Your instructions
Set out exactly every line of the entries below, starting at the line that holds "459 | 574 |" and stopping after the line that holds "localparam logic [7:0] REG_FORMAT = 8'h15;".

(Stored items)
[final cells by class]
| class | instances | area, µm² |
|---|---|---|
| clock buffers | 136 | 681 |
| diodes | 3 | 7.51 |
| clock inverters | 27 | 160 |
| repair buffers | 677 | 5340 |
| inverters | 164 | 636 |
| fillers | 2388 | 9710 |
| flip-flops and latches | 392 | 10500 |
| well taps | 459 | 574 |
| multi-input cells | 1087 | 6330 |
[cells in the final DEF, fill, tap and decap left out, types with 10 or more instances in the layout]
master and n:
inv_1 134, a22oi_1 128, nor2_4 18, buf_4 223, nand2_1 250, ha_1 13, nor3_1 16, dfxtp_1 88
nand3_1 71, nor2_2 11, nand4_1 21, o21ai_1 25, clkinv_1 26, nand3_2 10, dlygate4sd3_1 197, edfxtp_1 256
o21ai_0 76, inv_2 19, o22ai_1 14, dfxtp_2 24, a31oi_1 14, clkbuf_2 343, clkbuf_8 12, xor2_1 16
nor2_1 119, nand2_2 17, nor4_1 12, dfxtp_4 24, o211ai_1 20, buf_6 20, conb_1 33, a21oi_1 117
===== src/hw/osc_ctrl_pkg.sv =====
package osc_ctrl_pkg;
	// timing, in ns and in system clock cycles
	localparam int SYS_CLK_NS = 100;
	localparam int GLITCH_NS = 50;
	localparam int GLITCH_CYC = (GLITCH_NS + SYS_CLK_NS - 1) / SYS_CLK_NS;
	localparam logic [3:0] GLITCH_RUN = 4'(GLITCH_CYC);
	localparam int CAP_STEP_NS = 1000;
	localparam int CAP_STEP_CYC = (CAP_STEP_NS + SYS_CLK_NS - 1) / SYS_CLK_NS;
	localparam logic [3:0] CAP_STEP_LAST = 4'(CAP_STEP_CYC - 1);

	localparam logic [6:0] TARGET_ADDR = 7'h59;
	localparam logic [3:0] ACK_SLOT = 4'h8;

	// register addresses
	localparam logic [7:0] REG_CAP_HI = 8'h10;
	localparam logic [7:0] REG_CAP_LO = 8'h11;
	localparam logic [7:0] REG_FORMAT = 8'h15;
	localparam logic [7:0] REG_DIV_HI = 8'h16;
	localparam logic [7:0] REG_DIV_LO = 8'h17;
	localparam logic [7:0] REG_NUM_2 = 8'h1B;
	localparam logic [7:0] REG_NUM_1 = 8'h1C;
	localparam logic [7:0] REG_NUM_0 = 8'h1D;
	localparam logic [7:0] REG_NVM_CNT = 8'h30;
	localparam logic [7:0] REG_NVM_CTRL = 8'h31;
	localparam logic [7:0] REG_IND_ADDR = 8'h33;
	localparam logic [7:0] REG_NVM_DATA = 8'h34;
	localparam logic [7:0] REG_SRAM_DATA = 8'h35;
	localparam logic [7:0] REG_NVM_KEY = 8'h38;
	localparam logic [7:0] REG_STATUS = 8'h42;

	// slots of the configuration array, shared by live, shadow and nvm
	localparam int NCFG = 8;
	localparam logic [2:0] IDX_CAP_HI = 3'h0;
	localparam logic [2:0] IDX_CAP_LO = 3'h1;
	localparam logic [2:0] IDX_FORMAT = 3'h2;
	localparam logic [2:0] IDX_DIV_HI = 3'h3;
	localparam logic [2:0] IDX_DIV_LO = 3'h4;
	localparam logic [2:0] IDX_NUM_2 = 3'h5;
	localparam logic [2:0] IDX_NUM_1 = 3'h6;
	localparam logic [2:0] IDX_NUM_0 = 3'h7;

	localparam int CTRL_NVM_PROG_BIT = 0;
	localparam int CTRL_SRAM_COPY_BIT = 6;
	localparam logic [7:0] NVM_KEY = 8'hBE;
	localparam int STAT_LOL_BIT = 0;
	localparam int STAT_CAL_BIT = 1;

	localparam logic [8:0] DIV_MIN = 9'h005;
	localparam logic [7:0] NVM_INIT [NCFG] = '{8'h00, 8'h00, 8'h00,
		8'h00, 8'h10, 8'h00, 8'h00, 8'h00};

	typedef enum logic [2:0] {
		ST_IDLE = 3'b000,
		ST_ADDR = 3'b001,
		ST_REG = 3'b011,
		ST_WDATA = 3'b010,
		ST_RDATA = 3'b110
	} i2c_state_t;
endpackage
===== config.mk =====
export PLATFORM = sky130hd
export DESIGN_NAME = task_period_sync_trigger
export DESIGN_NICKNAME = d
export VERILOG_FILES = /design/src/task_sync_pkg.sv /design/src/task_period_sync_trigger.sv
export VERILOG_INCLUDE_DIRS = /design/src
export SDC_FILE = /design/constraint.sdc
export NUM_CORES = 1
export LEC_CHECK = 0
export BUFFER_PORTS_ARGS = -buffer_cell sky130_fd_sc_hd__buf_2
export CORE_MARGIN = 2
export CORE_UTILIZATION = 40
export CTS_CLUSTER_DIAMETER = 200
export DETAILED_ROUTE_END_ITERATION = 10
export PLACE_DENSITY = 0.65
export SLEW_MARGIN = 20
export SYNTH_ARGS = -nofsm -noshare
export SYNTH_HDL_FRONTEND = slang
export SYNTH_SLANG_ARGS = --single-unit

===== constraint.sdc =====
create_clock -name pclk -period 3.9 [get_ports pclk]
set_input_delay 0.585 -clock pclk [delete_from_list [all_inputs] [get_ports pclk]]
set_output_delay 0.585 -clock pclk [all_outputs]
set_load 0.01 [all_outputs]

===== src/task_sync_consts.svh =====
/*
 * Constants for the task period scheduler with shared sync trigger:
 * register offsets, field positions, reset values, codes and times.
 * Assumes inclusion by bare name from the design file.
 */
`ifndef TASK_SYNC_CONSTS_SVH
`define TASK_SYNC_CONSTS_SVH

// Register byte offsets
`define OFF_CTRL            8'h00
`define OFF_STATUS          8'h04
`define OFF_INTERVAL        8'h08

// Control register fields
`define CTRL_PERIOD_LSB     0
`define CTRL_PERIOD_MSB     2
`define CTRL_ROLE_LSB       4
`define CTRL_ROLE_MSB       5
`define CTRL_SERIAL_LSB     8
`define CTRL_SERIAL_MSB     15

// Reset values
`define RST_PERIOD_SEL      3'h1
`define RST_ROLE            2'h0
`define RST_SERIAL_MODE     8'h01

// Period selector codes
`define PERIOD_SEL_MIN      3'h1
`define PERIOD_SEL_MAX      3'h6

// Role codes
`define ROLE_PRODUCER       2'h1
`define ROLE_CONSUMER       2'h2

// Serial sync mode meaning slave of the inter-drive scheme
`define SERIAL_MODE_SLAVE   8'h1A

// Status codes
`define STAT_NONE           8'h00
`define STAT_TOO_SLOW       8'h02
`define STAT_PRODUCER       8'h05
`define STAT_CONSUMER       8'h06
`define STAT_PRODUCER_EXT   8'h0D

// Timing: clock period and shortest task period, in ns
`define CLK_PERIOD_NS       5
`define BASE_PERIOD_NS      250000

// Allowed jitter of a measured trigger interval, in cycles
`define MEAS_TOL            24'h000004

`endif


===== src/task_sync_pkg.sv =====
/*
 * Types shared by the task period scheduler.
 * Assumes task_sync_consts.svh is on the include path.
 */
package task_sync_pkg;
    // Sequencing of the three position tasks inside one period
    typedef enum logic [1:0] {
        TASK_IDLE,
        TASK_FIRST,
        TASK_ADVANCED,
        TASK_SECOND
    } task_state_t;
endpackage


===== src/task_period_sync_trigger.sv =====
/*
 * Task period scheduler with shared synchronisation trigger, APB slave.
 * Assumes: pclk 200 MHz, presetn async active low, trigger and
 * inter-drive sync pins asynchronous, task done strobes on pclk.
 */
//
// Behaviour
// - Role 1 produces trigger, 2 consumes
// - Producer pulses trigger every period start
// - Selector 1..6 gives 250us..8ms periods
// - Trigger re-phases consumer period timer
// - Consumer syncs if own period not longer
// - Longer-period consumer ignores trigger, runs free
// - Status 5 producer, 6 consumer achieved
// - Status 13 producing under inter-drive sync
// - Status 2 when consumer period too long
// - Status is read-only, reflects achieved role
// - Serial sync slave forces role to producer
// - Tasks start first, advanced, then second
// - Only the task group start is aligned
`include "task_sync_consts.svh"

module task_period_sync_trigger #(
    parameter int BASE_PERIOD_CYCLES = `BASE_PERIOD_NS / `CLK_PERIOD_NS,
    parameter int CNT_W              = 24
) (
    input  wire logic        pclk,                         // APB clock
    input  wire logic        presetn,                      // Async reset, active low
    input  wire logic        psel,                         // APB select
    input  wire logic        penable,                      // APB enable
    input  wire logic        pwrite,                       // APB direction
    input  wire logic [7:0]  paddr,                        // APB byte address
    input  wire logic [31:0] pwdata,                       // APB write data
    output logic      [31:0] prdata,                       // APB read data
    output logic             pready,                       // APB ready
    output logic             pslverr,                      // APB error
    input  wire logic        sync_trigger_in,              // Trigger from other modules
    output logic             sync_trigger_out,             // Trigger pulse to others
    input  wire logic        inter_drive_sync_signal,      // Serial scheme sync pin
    output logic             first_position_task,          // First task start pulse
    output logic             advanced_position_task,       // Advanced task start pulse
    output logic             second_position_task,         // Second task start pulse
    input  wire logic        first_task_done,              // First task finished
    input  wire logic        advanced_task_done,           // Advanced task finished
    input  wire logic        second_task_done              // Second task finished
);

    generate
        if (BASE_PERIOD_CYCLES < 4 || CNT_W > 31 || (64'(BASE_PERIOD_CYCLES) * 64'd32) >= (64'd1 << CNT_W))
        begin : g_bad_params
            $error("task_period_sync_trigger: period does not fit counter");
        end
    endgenerate

    // Period decode: base period doubled per selector step
    function automatic logic [CNT_W-1:0] period_cycles(input logic [2:0] sel);
        logic [CNT_W-1:0] base;
        base = CNT_W'(BASE_PERIOD_CYCLES);
        if (sel >= `PERIOD_SEL_MIN && sel <= `PERIOD_SEL_MAX)
            period_cycles = base << (sel - `PERIOD_SEL_MIN);
        else
            period_cycles = '0;
    endfunction

    logic [2:0]             task_period_select;
    logic [1:0]             sync_role_select;
    logic [7:0]             serial_sync_mode_select;
    logic [7:0]             sync_status_value;
    logic [2:0]             trig_sync;
    logic [2:0]             idrv_sync;
    logic [CNT_W-1:0]       period_cnt;
    logic [CNT_W-1:0]       meas_cnt;
    logic [CNT_W-1:0]       producer_period;
    logic                   have_period;
    logic                   rephased;
    logic                   idrv_seen;
    task_sync_pkg::task_state_t state;
    task_sync_pkg::task_state_t next_state;
    logic [7:0]             next_status;

    // Decode and selection
    wire              serial_slave = (serial_sync_mode_select == `SERIAL_MODE_SLAVE);
    wire              is_producer  = (sync_role_select == `ROLE_PRODUCER);
    wire              is_consumer  = (sync_role_select == `ROLE_CONSUMER);
    wire [CNT_W-1:0]  own_period   = period_cycles(task_period_select);
    wire              period_ok    = (own_period != '0);
    wire              trig_edge    = trig_sync[1] & ~trig_sync[2];
    wire              idrv_edge    = idrv_sync[1] & ~idrv_sync[2];
    wire              sync_ok      = have_period && (own_period <= producer_period + CNT_W'(`MEAS_TOL));
    wire              wrap         = period_ok && (period_cnt >= own_period - CNT_W'(1));
    wire              consumer_rephase = is_consumer && period_ok && trig_edge && sync_ok;
    wire              producer_rephase = is_producer && period_ok && serial_slave && idrv_edge;
    wire              resync       = consumer_rephase | producer_rephase;
    wire              period_start = wrap | resync;
    wire              apb_access   = psel & penable;
    wire              wr_ctrl      = apb_access & pwrite & (paddr == `OFF_CTRL);
    wire              addr_known   = (paddr == `OFF_CTRL) || (paddr == `OFF_STATUS) || (paddr == `OFF_INTERVAL);

    // Two flip-flops on each pin before use, third for the edge
    always_ff @(posedge pclk or negedge presetn)
    begin
        if (!presetn)
        begin
            trig_sync <= 3'h0;
            idrv_sync <= 3'h0;
        end
        else
        begin
            trig_sync <= {trig_sync[1:0], sync_trigger_in};
            idrv_sync <= {idrv_sync[1:0], inter_drive_sync_signal};
        end
    end

    // Control register; the serial slave force beats a software write
    always_ff @(posedge pclk or negedge presetn)
    begin
        if (!presetn)
        begin
            task_period_select      <= `RST_PERIOD_SEL;
            sync_role_select        <= `RST_ROLE;
            serial_sync_mode_select <= `RST_SERIAL_MODE;
        end
        else
        begin
            if (wr_ctrl)
            begin
                task_period_select      <= pwdata[`CTRL_PERIOD_MSB:`CTRL_PERIOD_LSB];
                sync_role_select        <= pwdata[`CTRL_ROLE_MSB:`CTRL_ROLE_LSB];
                serial_sync_mode_select <= pwdata[`CTRL_SERIAL_MSB:`CTRL_SERIAL_LSB];
            end
            if (serial_slave)
                sync_role_select <= `ROLE_PRODUCER;
        end
    end

    // Period timer: wraps free, restarted by an accepted trigger
    always_ff @(posedge pclk or negedge presetn)
    begin
        if (!presetn)
            period_cnt <= '0;
        else if (!period_ok || period_start)
            period_cnt <= '0;
        else
            period_cnt <= period_cnt + CNT_W'(1);
    end

    // Trigger out only from the producer, one cycle per period
    always_ff @(posedge pclk or negedge presetn)
    begin
        if (!presetn)
            sync_trigger_out <= 1'b0;
        else
            sync_trigger_out <= is_producer & period_start;
    end

    // Measure producer period between trigger edges; saturates when none come
    always_ff @(posedge pclk or negedge presetn)
    begin
        if (!presetn)
        begin
            meas_cnt        <= '1; // Saturated: first edge only starts a measurement
            producer_period <= '0;
            have_period     <= 1'b0;
        end
        else if (trig_edge)
        begin
            meas_cnt        <= CNT_W'(1);
            producer_period <= meas_cnt;
            have_period     <= (meas_cnt != '0) && (meas_cnt != '1);
        end
        else if (meas_cnt != '1)
            meas_cnt <= meas_cnt + CNT_W'(1);
        else
            have_period <= 1'b0; // Trigger stopped: producer period unknown
    end

    // Achievement flags, dropped when the role changes
    always_ff @(posedge pclk or negedge presetn)
    begin
        if (!presetn)
        begin
            rephased  <= 1'b0;
            idrv_seen <= 1'b0;
        end
        else
        begin
            // Set beats clear: a re-phase in the write cycle still counts
            if (consumer_rephase)
                rephased <= 1'b1;
            else if (wr_ctrl || !is_consumer || !have_period || !sync_ok)
                rephased <= 1'b0;
            if (producer_rephase)
                idrv_seen <= 1'b1;
            else if (wr_ctrl || !serial_slave || !is_producer)
                idrv_seen <= 1'b0;
        end
    end

    // Status value is computed from hardware state only; writes ignored
    always_comb
    begin
        next_status = `STAT_NONE;
        if (is_producer && period_ok)
            next_status = (serial_slave && idrv_seen) ? `STAT_PRODUCER_EXT : `STAT_PRODUCER;
        else if (is_consumer && period_ok && have_period && !sync_ok)
            next_status = `STAT_TOO_SLOW;
        else if (is_consumer && rephased)
            next_status = `STAT_CONSUMER;
    end

    always_ff @(posedge pclk or negedge presetn)
    begin
        if (!presetn)
            sync_status_value <= `STAT_NONE;
        else
            sync_status_value <= next_status;
    end

    // Task sequencing; a new period restarts the group even if late
    always_comb
    begin
        next_state = state;
        unique case (state)
            task_sync_pkg::TASK_IDLE:     next_state = state;
            task_sync_pkg::TASK_FIRST:    if (first_task_done) next_state = task_sync_pkg::TASK_ADVANCED;
            task_sync_pkg::TASK_ADVANCED: if (advanced_task_done) next_state = task_sync_pkg::TASK_SECOND;
            task_sync_pkg::TASK_SECOND:   if (second_task_done) next_state = task_sync_pkg::TASK_IDLE;
        endcase
        if (period_start)
            next_state = task_sync_pkg::TASK_FIRST;
    end

    always_ff @(posedge pclk or negedge presetn)
    begin
        if (!presetn)
        begin
            state                  <= task_sync_pkg::TASK_IDLE;
            first_position_task    <= 1'b0;
            advanced_position_task <= 1'b0;
            second_position_task   <= 1'b0;
        end
        else
        begin
            state                  <= next_state;
            first_position_task    <= period_start;
            advanced_position_task <= !period_start && state == task_sync_pkg::TASK_FIRST && first_task_done;
            second_position_task   <= !period_start && state == task_sync_pkg::TASK_ADVANCED && advanced_task_done;
        end
    end

    // APB answers in the access cycle; unmapped addresses flag an error
    assign pready  = 1'b1;
    assign pslverr = apb_access & ~addr_known;

    always_ff @(posedge pclk or negedge presetn)
    begin
        if (!presetn)
            prdata <= 32'h00000000;
        else if (psel && !penable && !pwrite)
        begin
            unique case (paddr)
                `OFF_CTRL:     prdata <= {16'h0000, serial_sync_mode_select, 2'h0, sync_role_select,
                                          1'b0, task_period_select};
                `OFF_STATUS:   prdata <= {24'h000000, next_status};
                `OFF_INTERVAL: prdata <= 32'(producer_period);
                default:       prdata <= 32'h00000000;
            endcase
        end
    end

    logic [CNT_W-1:0] since_start;
    always_ff @(posedge pclk or negedge presetn)
    begin
        if (!presetn)
            since_start <= '0;
        else if (period_start || !period_ok)
            since_start <= '0;
        else
            since_start <= since_start + CNT_W'(1);
    end
endmodule // task_period_sync_trigger


# After elaboration in Yosys (flattened, before gate mapping)
# Cells that the tools add are included.
# word_totals
ff_bits,132
input_bits,50
out_inout_bits,38
# classes
addsub,5
n_lt_le_gt_ge,4
eq_ne,14
shift,1
mux,22
n_bitwise,12
reduce_logical,46
# op_table
operator,count
24-bit two-way mux,4
24-bit case mux with 3 select lines,1
"24-bit by 1-bit adder with 24-bit output, second input constant",2
24-bit nonzero test,2
"24-bit by 3-bit adder with 24-bit output, second input constant",1
24-bit >= comparator,1
24-bit <= comparator,1
"24-bit inequality test, second input constant",1
"16-bit by 3-bit left shift with 24-bit output, first input constant",1
"24-bit by 1-bit subtractor with 24-bit output, second input constant",1
1-bit logical AND,20
2-bit two-way mux,6
1-bit logical NOT,9
"3-bit inequality test, second input constant",3
"8-bit by 3-bit equality test with 1-bit output, second input constant",1
"8-bit by 4-bit equality test with 1-bit output, second input constant",1
"8-bit by 5-bit equality test with 1-bit output, second input constant",1
8-bit logical NOT,1
1-bit logical OR,8
4-bit two-way mux,2
2-bit nonzero test,4
1-bit AND,7
"2-bit equality test, second input constant",3
1-bit two-way mux,6
11 further kinds,17

# Depth between registers and ports, before layout
# Gate-level depths: netlist (run 1).
# depth
depth_word,12
depth_mapped,21

# Least setup slack after synthesis (run 1)
# No wires, ideal clock.
# synth_path
path_kind,reg2reg
start,register task_period_select[1]
end,register period_cnt[17]
arrival_ns,4.167
required_ns,3.781
slack_ns,-0.385
stages_incl_launch_ff,22
n_path_buf,4
synth_period_minus_slack_ns,4.285
cell_sequence,dfrtp_1 -> clkbuf_1 -> inv_1 -> ha_1 -> or3_1 -> nand2_1 -> o21ai_0 -> nand2_1 -> ha_1 -> clkbuf_1 -> nand2_1 -> clkbuf_1 -> and3_1 -> ha_1 -> nand3_1 -> or4_1 -> o21ai_0 -> o21a_1 -> nor2_1 -> o211ai_4 -> buf_6 -> nor2_1
# synth_via
elab_chain_cells,11
word_cells_on_any_way,23
classes_between,2 x add/sub; 4 x order compare; 1 x shift; 2 x mux; 2 x bitwise; 12 x reduce/logical
# synth_lines
element,line,rtl
"start, declared",task_period_sync_trigger.sv:65,logic [2:0] task_period_select;
"start signal, assigned",task_period_sync_trigger.sv:119,task_period_select <= `RST_PERIOD_SEL;
"start signal, assigned",task_period_sync_trigger.sv:127,task_period_select <= pwdata[`CTRL_PERIOD_MSB:`CTRL_PERIOD_LSB];
"3-bit by 1-bit subtractor with 3-bit output (no line), or another cell as far along",--,
16-bit by 3-bit left shift with 24-bit output / 1-bit logical AND (equally long branches),--,
24-bit two-way mux *,task_period_sync_trigger.sv:59,if (sel >= `PERIOD_SEL_MIN && sel <= `PERIOD_SEL_MAX)
"parallel branches: the longest is 6 deep, another holds 24-bit by 1-bit subtractor with 24-bit output",--,
1-bit logical OR *,--,
24-bit two-way mux *,task_period_sync_trigger.sv:141,else if (!period_ok || period_start)
"end signal, assigned",task_period_sync_trigger.sv:144,period_cnt <= period_cnt + CNT_W'(1);
"end, declared",task_period_sync_trigger.sv:71,logic [CNT_W-1:0] period_cnt;
# Mark *: on every way between the ends.
# A chain may end at the register's enable or synchronous reset.

# Worst setup path in the final report (run 1)
# layout_path
start,register task_period_select[0]
end,register period_cnt[8]
# Same word-level chain as after synthesis.

==> metrics.cfg, run 1 <==
[floorplan]
start_util_pct=40.67
fp.dieArea_um2=19300
core_area_um2=17900
pin_count=88
dieHeight_um=138.9
rows=49
fp.dieW_um=138.9

[global_route]
gr-usage-met2_pct=27.04
grt_pass1_wl_mm=27.99
gr-usage-met3_pct=3.522
grt_usage_pct=17.84
antenna_found_initial=0
grt_max_degree=59
grt_pass1_vias=5477
grt_busiest_layer=met2
use_met1_pct=25.07
overflow=0

[power]
p_leak_nw=4.116
irDropWorstVdd_mv=0.3400
cellPowerDensity_nw_per_um2=400.1
p_int_mw=2.566
clock_power_share_pct=47.5
power_switching_mw=0.8819
seq_power_share_pct=42.1
p_comb_share_pct=10.3
switching_share_pct=25.58

[synthesis]
synthTopCellsByCount=98 x dfrtp_1, 81 x nand2_1, 76 x nor2_1
synth_area_leaders=dfrtp_1 34%, dfstp_2 9.4%, ha_1 8.6%, xor2_1 4.9%, mux2_2 4.6%
synth_async_sr_flop_share_pct=100.0
synth_cells=751
ys_seq_area_share_pct=43.07
yosysTopAreaCellShare_pct=33.68
synth_ff_type=dfrtp_1
syn_avg_cell_area_um2=9.695
ys_types=59
ys_warn_count=0
synth_seq_cells=124
synth.most_common_cell=dfrtp_1
synth_edf_count=0
synth_top_area_cell=dfrtp_1
synth_area_um2=7281

[clocking]
numCtsBuffers=17
tritoncts=yes
cts_buffer_depth=2
ctsHtreeMaxLevel=4
clk_pin_slew_ns=0.06
clock_latency_ns=0.42
cts_hold_buffers=0
root_buffer=clkbuf_16
cts_sinks=124

[sta]
setup-violations-final=0
tns_ns=0
slew_violations=0
period_needed_ns=3.618
fin_skew_ns=0.01177
fin_crit_sh_pct=92.76
report.final.hold_viol_count=0
tightest_slew_ns=0.9320
relSlewSlack_pct=37.72
rsz0062_at_grt=false
clock.fmax_ghz=0.2764

[route]
vias=5662
drc=0
routed_wl_mm=16.57
via_per_inst=5.287
ant_nets=0
routedWlPerCell_um=15.47
drt-pass1-iter-count=4
drtIter0Drc=326

[setup_path]
reg2reg_depth=18
worstSetupStartpointType=register
cp.required_ns=4.20
crit_fanout=24
worstPathArrival_ns=3.92
timing_worst_setup_path_type=reg -> reg
cp-end-kind=register

[hold_path]
hold_class=in -> async

[final_layout]
multi_input_area_um2=3973
regArea_um2=3136
syn2layout_area_growth_pct=18.37
layout.cells.non_filler=1071
n_antenna_cell=0
nets=929
fillerInstances=1691
final_layout_size_suffix_gt1_share_pct=23.04

[placement]
place.port_buffers=59
dp_hpwl_mm=12.22
gp_congestion=0.8908
placed_cells=1037

[run_status]
outcome=completed

[run]
cap_violations=0

[repair_timing]
item                       4_1_cts  5_1_grt
buffers inserted                 0        2
resized for setup                0       15
setup endpoints to repair        0       31
hold endpoints to repair         0        0
[final timing paths]
kind	from	endpoint	slack, ns
min in group pclk	inter_drive_sync_signal	idrv_sync[0]	0.27
worst max-delay path	task_period_select[0]	period_cnt[8]	0.28
worst min register to register	trig_sync[0]	trig_sync[1]	0.35
worst max register to register	task_period_select[0]	period_cnt[8]	0.28
worst min-delay path	presetn	period_cnt[1]	0.23
max in group asynchronous	presetn	sync_role_select[0]	2.88
[layer usage]
metal  share of wire, %  vias up
li1                   -     2779
met1                 49     2723
met2                 45      130
met3                3.9       30
met4                2.6        0
met5                  0        -
[layout by cell type (no fill, tap or decap), types with 16 or more instances in the layout]
cell,count
a21oi_1,32
and3_1,16
buf_2,58
buf_4,26
clkbuf_16,17
dfrtp_1,98
dfstp_2,26
ha_1,48
inv_1,21
mux2_2,30
nand2_1,81
nand3_1,30
nand4_1,16
nor2_1,73
o21ai_0,33
xnor2_1,25
xor2_1,41
[kinds of logic (layout without fill, tap and decap cells)]
group,count (synthesis),after routing,synth area share (%)
AO/OA/AOI/OAI,119,119,10.31
XOR/XNOR,66,66,7.939
adder cells (fa/ha/maj),50,50,8.593
buffers and inverters,56,140,3.609
flip-flops,124,124,43.07
multiplexers,44,44,6.565
other,2,9,0.1031
AND/OR/NAND/NOR,290,290,19.81
[worst max-delay path, cell delays in order, from the launching register on]
cell,delay (ns)
dfstp_2,0.57
inv_1,0.11
ha_1,0.26
nor2_1,0.13
nand2_1,0.08
o21ai_2,0.10
nand2_1,0.14
ha_1,0.26
o21ai_1,0.15
a22oi_1,0.09
ha_1,0.29
nand4_1,0.09
or4_1,0.50
o21ai_1,0.16
o21a_1,0.15
nor2_2,0.07
o211ai_4,0.09
buf_12,0.19
nor2_1,0.06
[state kept, by name (all words and copies together), names as in the netlist, 3 cells and up]
signal	flops
serial_sync_mode_select	8
meas_cnt	24
idrv_sync	3
trig_sync	3
task_period_select	3
prdata	24
period_cnt	24
producer_period	24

Response for this exercise
| well taps | 459 | 574 |
| multi-input cells | 1087 | 6330 |
[cells in the final DEF, fill, tap and decap left out, types with 10 or more instances in the layout]
master and n:
inv_1 134, a22oi_1 128, nor2_4 18, buf_4 223, nand2_1 250, ha_1 13, nor3_1 16, dfxtp_1 88
nand3_1 71, nor2_2 11, nand4_1 21, o21ai_1 25, clkinv_1 26, nand3_2 10, dlygate4sd3_1 197, edfxtp_1 256
o21ai_0 76, inv_2 19, o22ai_1 14, dfxtp_2 24, a31oi_1 14, clkbuf_2 343, clkbuf_8 12, xor2_1 16
nor2_1 119, nand2_2 17, nor4_1 12, dfxtp_4 24, o211ai_1 20, buf_6 20, conb_1 33, a21oi_1 117
===== src/hw/osc_ctrl_pkg.sv =====
package osc_ctrl_pkg;
	// timing, in ns and in system clock cycles
	localparam int SYS_CLK_NS = 100;
	localparam int GLITCH_NS = 50;
	localparam int GLITCH_CYC = (GLITCH_NS + SYS_CLK_NS - 1) / SYS_CLK_NS;
	localparam logic [3:0] GLITCH_RUN = 4'(GLITCH_CYC);
	localparam int CAP_STEP_NS = 1000;
	localparam int CAP_STEP_CYC = (CAP_STEP_NS + SYS_CLK_NS - 1) / SYS_CLK_NS;
	localparam logic [3:0] CAP_STEP_LAST = 4'(CAP_STEP_CYC - 1);

	localparam logic [6:0] TARGET_ADDR = 7'h59;
	localparam logic [3:0] ACK_SLOT = 4'h8;

	// register addresses
	localparam logic [7:0] REG_CAP_HI = 8'h10;
	localparam logic [7:0] REG_CAP_LO = 8'h11;
	localparam logic [7:0] REG_FORMAT = 8'h15;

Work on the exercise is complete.